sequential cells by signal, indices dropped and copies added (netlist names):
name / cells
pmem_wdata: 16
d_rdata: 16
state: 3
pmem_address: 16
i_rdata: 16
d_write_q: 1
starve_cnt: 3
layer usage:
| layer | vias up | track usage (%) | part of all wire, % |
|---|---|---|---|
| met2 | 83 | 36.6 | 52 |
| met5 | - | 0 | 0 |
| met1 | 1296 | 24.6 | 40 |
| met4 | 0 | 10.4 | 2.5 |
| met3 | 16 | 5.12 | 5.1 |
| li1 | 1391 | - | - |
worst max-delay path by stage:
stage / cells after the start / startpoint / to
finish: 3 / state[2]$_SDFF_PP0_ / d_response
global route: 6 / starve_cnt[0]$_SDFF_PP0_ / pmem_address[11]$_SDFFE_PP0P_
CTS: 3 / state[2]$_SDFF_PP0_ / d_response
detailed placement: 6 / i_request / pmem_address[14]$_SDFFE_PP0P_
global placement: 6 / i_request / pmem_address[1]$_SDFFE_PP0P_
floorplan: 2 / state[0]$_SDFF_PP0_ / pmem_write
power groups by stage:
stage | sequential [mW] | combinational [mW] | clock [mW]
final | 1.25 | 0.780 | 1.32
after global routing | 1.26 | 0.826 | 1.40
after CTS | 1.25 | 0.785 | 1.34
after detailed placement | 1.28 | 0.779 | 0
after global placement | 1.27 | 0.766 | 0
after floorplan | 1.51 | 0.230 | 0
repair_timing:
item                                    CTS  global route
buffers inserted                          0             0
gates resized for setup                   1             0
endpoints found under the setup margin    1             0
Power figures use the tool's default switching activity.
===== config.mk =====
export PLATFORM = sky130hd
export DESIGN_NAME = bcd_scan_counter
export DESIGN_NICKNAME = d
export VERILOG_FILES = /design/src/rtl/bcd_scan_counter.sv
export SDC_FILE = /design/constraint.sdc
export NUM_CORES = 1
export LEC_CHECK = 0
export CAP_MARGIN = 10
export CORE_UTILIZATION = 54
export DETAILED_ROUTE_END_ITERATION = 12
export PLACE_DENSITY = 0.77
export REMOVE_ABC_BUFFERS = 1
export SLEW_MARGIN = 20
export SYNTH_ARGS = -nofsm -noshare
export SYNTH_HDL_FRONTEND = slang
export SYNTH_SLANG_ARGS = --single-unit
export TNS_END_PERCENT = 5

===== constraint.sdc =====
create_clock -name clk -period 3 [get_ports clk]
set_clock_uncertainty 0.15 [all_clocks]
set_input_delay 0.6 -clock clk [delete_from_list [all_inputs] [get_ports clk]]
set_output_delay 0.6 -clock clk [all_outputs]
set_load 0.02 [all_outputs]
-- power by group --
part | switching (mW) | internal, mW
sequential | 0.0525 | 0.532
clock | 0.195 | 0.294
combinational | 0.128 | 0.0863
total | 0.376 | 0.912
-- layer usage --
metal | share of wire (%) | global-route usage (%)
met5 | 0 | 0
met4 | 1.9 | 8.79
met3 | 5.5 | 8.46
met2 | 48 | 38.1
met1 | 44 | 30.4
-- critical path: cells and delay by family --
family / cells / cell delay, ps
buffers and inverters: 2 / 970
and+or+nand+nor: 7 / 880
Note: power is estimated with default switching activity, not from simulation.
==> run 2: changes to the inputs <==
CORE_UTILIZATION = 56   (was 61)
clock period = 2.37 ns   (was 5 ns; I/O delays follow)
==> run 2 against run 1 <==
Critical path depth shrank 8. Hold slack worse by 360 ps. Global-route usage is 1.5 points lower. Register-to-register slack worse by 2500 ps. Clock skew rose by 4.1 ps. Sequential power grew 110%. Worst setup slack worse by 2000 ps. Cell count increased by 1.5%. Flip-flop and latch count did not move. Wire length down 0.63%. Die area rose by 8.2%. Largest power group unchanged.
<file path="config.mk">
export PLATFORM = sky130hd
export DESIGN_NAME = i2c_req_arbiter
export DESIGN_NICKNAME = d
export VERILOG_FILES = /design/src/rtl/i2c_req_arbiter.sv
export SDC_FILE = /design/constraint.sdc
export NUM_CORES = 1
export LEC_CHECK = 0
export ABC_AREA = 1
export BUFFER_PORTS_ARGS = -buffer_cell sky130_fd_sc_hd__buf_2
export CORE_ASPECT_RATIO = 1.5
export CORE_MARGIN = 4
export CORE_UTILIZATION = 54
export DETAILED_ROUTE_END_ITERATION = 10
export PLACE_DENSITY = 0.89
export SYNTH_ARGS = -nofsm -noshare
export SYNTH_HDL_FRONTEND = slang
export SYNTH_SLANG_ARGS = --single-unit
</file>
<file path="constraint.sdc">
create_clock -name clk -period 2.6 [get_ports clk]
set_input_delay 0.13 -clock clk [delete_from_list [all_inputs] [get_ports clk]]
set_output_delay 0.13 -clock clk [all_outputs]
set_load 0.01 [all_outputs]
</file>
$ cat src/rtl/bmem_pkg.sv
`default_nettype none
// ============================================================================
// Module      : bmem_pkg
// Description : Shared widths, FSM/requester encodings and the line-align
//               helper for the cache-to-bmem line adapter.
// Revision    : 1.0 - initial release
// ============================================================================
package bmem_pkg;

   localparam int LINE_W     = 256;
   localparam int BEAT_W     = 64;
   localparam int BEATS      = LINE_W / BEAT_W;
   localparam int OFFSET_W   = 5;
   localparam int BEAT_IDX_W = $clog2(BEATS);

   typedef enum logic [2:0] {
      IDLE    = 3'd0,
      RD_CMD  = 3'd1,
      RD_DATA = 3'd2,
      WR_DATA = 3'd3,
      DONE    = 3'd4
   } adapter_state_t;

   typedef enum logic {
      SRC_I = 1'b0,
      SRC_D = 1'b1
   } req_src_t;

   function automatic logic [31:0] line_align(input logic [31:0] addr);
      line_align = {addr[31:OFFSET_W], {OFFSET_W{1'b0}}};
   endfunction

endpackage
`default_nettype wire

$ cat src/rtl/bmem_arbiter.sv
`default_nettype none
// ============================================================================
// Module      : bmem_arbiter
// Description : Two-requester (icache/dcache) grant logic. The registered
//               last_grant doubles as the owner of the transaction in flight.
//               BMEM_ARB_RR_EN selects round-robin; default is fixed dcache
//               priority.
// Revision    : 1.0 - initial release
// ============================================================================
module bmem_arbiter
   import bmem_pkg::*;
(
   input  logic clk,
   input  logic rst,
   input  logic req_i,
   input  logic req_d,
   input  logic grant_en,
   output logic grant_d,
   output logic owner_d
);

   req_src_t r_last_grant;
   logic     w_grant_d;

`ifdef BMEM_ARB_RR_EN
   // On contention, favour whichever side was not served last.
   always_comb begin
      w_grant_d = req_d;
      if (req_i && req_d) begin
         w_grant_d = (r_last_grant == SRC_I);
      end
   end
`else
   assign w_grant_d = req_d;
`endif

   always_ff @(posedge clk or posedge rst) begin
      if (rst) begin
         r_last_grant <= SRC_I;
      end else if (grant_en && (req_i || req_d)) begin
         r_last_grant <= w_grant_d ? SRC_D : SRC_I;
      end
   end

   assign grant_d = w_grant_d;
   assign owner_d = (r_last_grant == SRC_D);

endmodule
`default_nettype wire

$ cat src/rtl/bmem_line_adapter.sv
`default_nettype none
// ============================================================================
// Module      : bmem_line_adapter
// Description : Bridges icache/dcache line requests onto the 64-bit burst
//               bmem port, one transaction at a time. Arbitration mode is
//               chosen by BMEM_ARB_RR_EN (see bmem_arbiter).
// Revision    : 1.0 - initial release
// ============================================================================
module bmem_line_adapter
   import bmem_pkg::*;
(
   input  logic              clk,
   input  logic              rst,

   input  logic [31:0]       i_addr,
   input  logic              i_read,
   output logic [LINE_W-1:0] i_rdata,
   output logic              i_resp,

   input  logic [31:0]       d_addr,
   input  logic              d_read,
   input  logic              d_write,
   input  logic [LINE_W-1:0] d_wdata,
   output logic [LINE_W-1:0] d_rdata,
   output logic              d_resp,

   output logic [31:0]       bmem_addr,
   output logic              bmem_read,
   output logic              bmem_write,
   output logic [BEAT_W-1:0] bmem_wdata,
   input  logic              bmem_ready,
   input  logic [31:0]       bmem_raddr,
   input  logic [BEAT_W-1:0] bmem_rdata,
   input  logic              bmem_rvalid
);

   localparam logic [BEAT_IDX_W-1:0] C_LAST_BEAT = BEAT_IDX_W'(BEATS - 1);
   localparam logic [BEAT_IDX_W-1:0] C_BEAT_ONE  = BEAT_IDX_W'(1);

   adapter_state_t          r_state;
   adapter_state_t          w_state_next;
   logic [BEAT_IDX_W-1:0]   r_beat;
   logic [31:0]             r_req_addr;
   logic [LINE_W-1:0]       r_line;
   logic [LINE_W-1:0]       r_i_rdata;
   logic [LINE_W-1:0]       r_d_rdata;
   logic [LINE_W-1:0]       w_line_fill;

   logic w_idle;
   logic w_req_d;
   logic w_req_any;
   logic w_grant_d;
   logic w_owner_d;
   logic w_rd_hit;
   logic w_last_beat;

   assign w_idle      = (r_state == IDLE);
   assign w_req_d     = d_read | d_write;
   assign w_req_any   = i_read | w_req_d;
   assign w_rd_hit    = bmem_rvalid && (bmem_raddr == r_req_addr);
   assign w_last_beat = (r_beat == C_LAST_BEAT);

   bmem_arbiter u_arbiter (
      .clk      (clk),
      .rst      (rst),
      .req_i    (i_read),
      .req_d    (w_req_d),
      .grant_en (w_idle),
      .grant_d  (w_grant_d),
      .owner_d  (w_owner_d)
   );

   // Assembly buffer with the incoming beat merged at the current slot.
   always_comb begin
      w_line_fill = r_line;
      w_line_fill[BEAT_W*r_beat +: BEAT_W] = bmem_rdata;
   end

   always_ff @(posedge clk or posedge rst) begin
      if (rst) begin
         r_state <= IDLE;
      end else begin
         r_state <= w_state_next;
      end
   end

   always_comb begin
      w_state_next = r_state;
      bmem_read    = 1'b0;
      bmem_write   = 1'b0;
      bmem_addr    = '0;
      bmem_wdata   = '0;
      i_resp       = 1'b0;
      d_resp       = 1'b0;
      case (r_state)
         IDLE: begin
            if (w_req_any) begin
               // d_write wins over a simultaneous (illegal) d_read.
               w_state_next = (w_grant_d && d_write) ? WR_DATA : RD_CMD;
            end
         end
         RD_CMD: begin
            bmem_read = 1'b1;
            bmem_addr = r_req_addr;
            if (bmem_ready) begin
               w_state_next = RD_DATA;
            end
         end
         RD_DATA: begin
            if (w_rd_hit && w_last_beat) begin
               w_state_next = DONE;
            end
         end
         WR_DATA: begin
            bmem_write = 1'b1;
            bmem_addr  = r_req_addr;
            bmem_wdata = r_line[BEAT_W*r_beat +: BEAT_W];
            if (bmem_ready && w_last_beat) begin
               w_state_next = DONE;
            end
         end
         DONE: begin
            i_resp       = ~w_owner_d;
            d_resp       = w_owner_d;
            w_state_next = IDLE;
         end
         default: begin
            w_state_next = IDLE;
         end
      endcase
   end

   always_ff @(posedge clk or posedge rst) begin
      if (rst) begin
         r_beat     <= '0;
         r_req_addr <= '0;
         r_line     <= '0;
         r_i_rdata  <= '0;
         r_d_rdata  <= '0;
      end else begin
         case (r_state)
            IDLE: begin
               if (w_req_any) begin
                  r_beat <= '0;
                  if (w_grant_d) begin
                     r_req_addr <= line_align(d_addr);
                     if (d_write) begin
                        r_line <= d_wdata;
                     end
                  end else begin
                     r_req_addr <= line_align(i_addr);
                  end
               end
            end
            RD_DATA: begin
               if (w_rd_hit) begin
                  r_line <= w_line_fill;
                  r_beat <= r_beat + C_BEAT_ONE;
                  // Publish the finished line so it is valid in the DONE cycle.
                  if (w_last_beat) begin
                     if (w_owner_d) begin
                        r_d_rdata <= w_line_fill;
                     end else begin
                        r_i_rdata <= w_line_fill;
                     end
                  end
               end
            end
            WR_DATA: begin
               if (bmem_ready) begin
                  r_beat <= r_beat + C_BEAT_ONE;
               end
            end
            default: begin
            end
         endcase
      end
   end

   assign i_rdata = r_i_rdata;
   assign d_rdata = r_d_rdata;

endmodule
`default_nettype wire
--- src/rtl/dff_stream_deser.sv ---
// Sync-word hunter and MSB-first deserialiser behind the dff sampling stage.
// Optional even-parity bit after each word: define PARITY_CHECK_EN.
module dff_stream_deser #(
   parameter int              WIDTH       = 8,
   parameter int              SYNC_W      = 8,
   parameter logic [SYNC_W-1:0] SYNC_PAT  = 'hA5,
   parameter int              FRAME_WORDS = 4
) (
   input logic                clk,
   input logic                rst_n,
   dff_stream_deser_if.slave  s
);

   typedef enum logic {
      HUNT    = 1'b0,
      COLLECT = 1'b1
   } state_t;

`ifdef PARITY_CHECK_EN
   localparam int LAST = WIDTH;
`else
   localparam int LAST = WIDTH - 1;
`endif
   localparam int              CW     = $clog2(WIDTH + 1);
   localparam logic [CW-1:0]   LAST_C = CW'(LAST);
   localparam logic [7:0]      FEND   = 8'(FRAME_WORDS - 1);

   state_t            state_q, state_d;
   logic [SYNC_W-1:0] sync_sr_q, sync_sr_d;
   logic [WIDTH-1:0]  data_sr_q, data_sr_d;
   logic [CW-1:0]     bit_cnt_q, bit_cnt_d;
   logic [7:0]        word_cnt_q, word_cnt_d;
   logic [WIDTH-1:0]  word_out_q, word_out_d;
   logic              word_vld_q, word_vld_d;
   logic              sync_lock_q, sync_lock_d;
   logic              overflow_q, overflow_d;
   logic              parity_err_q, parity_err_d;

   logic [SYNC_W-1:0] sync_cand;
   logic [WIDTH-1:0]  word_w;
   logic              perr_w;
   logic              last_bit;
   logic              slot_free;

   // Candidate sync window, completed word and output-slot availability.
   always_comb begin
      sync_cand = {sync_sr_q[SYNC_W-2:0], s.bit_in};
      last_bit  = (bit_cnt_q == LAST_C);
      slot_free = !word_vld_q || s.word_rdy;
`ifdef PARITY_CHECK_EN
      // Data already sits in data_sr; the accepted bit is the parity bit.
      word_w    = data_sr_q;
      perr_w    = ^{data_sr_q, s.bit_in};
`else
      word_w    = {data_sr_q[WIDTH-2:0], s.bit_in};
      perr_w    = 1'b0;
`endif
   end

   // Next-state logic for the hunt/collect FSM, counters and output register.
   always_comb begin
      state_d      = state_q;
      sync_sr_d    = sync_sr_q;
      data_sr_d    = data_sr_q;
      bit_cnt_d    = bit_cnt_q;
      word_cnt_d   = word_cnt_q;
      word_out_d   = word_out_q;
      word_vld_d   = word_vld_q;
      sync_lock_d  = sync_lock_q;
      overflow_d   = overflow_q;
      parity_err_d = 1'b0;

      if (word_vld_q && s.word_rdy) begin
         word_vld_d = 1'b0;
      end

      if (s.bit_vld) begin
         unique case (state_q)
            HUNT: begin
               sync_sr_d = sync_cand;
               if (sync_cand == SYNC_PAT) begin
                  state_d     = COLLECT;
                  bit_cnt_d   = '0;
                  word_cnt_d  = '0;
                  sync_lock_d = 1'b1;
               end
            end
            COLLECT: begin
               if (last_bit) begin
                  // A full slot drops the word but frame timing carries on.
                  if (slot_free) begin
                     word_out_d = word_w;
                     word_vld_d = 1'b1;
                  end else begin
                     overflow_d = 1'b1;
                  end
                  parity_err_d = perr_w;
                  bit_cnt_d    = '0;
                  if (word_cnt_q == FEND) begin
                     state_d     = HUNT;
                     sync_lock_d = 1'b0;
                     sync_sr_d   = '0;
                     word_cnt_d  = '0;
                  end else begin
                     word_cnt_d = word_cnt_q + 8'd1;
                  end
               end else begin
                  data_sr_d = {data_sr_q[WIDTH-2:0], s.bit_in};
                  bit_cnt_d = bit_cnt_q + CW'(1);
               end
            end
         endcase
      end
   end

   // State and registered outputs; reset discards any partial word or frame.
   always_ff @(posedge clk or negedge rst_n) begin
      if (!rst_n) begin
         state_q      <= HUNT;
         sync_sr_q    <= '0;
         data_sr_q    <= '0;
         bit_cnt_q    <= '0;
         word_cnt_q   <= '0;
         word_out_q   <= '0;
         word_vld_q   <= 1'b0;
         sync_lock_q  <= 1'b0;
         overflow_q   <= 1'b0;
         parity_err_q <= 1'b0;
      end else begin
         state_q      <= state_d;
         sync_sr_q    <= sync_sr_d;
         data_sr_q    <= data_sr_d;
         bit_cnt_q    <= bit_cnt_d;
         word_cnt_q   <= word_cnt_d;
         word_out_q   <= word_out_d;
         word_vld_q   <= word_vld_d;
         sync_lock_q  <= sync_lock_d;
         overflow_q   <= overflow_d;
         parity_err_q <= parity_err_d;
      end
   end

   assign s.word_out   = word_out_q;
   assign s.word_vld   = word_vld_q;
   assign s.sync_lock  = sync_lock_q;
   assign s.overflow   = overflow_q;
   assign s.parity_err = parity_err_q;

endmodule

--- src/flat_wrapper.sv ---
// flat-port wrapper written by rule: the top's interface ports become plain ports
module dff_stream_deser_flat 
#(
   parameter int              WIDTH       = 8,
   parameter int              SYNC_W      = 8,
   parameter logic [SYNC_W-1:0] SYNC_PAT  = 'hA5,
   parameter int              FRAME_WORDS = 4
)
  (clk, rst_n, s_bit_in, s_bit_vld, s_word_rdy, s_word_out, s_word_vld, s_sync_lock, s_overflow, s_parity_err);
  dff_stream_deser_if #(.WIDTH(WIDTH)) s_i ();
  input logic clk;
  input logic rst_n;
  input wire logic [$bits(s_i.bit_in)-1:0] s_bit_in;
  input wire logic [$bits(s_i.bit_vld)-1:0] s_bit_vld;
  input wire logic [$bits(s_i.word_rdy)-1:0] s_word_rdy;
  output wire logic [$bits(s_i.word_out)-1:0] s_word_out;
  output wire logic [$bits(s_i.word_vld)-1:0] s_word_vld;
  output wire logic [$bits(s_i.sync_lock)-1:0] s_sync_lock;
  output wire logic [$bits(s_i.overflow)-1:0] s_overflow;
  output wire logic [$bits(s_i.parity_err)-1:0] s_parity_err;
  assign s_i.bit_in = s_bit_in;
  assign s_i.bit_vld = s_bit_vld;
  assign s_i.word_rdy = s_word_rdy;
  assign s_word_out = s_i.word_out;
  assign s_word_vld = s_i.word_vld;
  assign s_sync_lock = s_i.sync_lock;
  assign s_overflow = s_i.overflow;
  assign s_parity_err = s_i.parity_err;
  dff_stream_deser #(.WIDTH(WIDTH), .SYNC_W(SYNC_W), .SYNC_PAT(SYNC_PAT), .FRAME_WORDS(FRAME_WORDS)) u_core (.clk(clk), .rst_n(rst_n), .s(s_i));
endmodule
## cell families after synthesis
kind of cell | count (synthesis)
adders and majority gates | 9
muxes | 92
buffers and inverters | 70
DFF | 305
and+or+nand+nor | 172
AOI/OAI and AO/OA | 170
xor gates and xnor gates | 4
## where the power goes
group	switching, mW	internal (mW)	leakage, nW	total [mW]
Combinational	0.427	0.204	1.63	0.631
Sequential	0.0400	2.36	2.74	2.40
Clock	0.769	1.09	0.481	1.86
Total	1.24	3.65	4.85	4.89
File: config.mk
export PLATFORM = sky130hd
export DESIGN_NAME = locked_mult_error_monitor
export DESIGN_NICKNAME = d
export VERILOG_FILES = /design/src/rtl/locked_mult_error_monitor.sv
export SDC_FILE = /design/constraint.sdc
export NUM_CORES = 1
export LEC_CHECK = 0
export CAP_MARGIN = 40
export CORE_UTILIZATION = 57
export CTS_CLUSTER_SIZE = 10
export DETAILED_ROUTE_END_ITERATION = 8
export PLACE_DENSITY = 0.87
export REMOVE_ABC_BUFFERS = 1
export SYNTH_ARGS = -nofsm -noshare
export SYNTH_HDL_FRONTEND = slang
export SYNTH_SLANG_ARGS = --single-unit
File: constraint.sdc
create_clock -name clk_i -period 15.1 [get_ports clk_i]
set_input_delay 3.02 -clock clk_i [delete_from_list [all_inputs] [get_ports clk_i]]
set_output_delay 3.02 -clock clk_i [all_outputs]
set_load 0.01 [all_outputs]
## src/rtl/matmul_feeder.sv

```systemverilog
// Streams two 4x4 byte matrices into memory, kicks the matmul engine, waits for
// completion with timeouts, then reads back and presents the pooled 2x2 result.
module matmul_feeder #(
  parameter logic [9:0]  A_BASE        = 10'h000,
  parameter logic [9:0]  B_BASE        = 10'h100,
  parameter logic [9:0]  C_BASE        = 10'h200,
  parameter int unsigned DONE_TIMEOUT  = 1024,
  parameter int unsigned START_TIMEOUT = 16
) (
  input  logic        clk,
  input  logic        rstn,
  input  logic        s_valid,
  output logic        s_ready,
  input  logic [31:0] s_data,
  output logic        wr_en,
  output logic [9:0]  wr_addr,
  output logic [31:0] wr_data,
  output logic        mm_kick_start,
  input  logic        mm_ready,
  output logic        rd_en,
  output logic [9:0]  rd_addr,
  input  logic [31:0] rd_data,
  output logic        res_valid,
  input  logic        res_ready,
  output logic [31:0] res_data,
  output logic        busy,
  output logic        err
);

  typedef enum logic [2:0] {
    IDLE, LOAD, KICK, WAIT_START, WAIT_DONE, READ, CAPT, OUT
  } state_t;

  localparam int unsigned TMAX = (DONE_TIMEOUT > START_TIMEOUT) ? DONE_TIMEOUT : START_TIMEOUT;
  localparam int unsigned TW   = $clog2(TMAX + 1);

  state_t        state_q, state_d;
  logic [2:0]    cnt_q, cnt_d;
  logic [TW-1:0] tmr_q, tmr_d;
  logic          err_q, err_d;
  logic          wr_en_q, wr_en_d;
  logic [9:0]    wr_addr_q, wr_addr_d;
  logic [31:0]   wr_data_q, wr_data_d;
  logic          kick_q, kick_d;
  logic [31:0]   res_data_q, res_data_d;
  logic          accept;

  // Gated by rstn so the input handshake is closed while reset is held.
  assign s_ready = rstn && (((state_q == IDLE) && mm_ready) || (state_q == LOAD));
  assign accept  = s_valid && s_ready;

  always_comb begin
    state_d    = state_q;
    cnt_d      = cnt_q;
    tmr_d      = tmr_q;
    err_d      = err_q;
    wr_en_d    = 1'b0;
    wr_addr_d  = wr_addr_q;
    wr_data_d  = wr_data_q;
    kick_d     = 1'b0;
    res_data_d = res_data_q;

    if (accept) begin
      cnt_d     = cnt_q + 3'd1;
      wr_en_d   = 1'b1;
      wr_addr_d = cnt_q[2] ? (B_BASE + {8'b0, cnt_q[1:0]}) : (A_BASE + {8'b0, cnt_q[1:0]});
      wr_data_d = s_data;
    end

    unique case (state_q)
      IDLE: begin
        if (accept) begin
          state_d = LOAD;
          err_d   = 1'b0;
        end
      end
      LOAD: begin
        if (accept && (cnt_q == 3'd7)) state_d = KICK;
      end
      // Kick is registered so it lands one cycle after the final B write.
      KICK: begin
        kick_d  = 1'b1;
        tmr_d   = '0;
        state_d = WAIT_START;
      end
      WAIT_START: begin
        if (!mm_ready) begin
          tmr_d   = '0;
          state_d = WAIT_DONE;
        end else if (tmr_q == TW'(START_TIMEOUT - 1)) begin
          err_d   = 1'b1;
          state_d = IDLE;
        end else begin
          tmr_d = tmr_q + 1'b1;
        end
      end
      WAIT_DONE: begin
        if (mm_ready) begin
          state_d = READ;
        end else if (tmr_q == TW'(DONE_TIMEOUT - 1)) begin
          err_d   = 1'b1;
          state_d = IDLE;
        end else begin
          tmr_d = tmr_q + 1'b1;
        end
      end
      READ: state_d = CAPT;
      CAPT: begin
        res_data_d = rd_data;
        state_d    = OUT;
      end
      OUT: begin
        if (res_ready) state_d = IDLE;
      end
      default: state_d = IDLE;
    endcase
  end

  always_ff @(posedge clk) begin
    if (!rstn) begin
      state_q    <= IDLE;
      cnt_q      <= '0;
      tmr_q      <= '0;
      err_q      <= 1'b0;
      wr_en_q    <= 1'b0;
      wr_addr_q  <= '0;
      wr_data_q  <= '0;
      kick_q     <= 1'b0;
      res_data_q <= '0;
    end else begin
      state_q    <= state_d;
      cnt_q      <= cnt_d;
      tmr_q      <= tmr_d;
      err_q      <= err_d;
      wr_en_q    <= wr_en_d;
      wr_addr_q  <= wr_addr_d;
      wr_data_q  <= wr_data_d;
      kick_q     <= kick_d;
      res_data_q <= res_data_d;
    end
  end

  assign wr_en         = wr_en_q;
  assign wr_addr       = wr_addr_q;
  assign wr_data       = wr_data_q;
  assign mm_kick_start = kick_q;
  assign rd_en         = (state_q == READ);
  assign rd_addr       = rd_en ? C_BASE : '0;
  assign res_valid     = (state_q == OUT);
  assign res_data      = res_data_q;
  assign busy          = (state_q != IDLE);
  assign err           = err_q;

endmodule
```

——

### TASK STATEMENT
All lines of the material that contain the string "layer" are to be copied.

### TASK RESULT
layer usage:
| layer | vias up | track usage (%) | part of all wire, % |
-- layer usage --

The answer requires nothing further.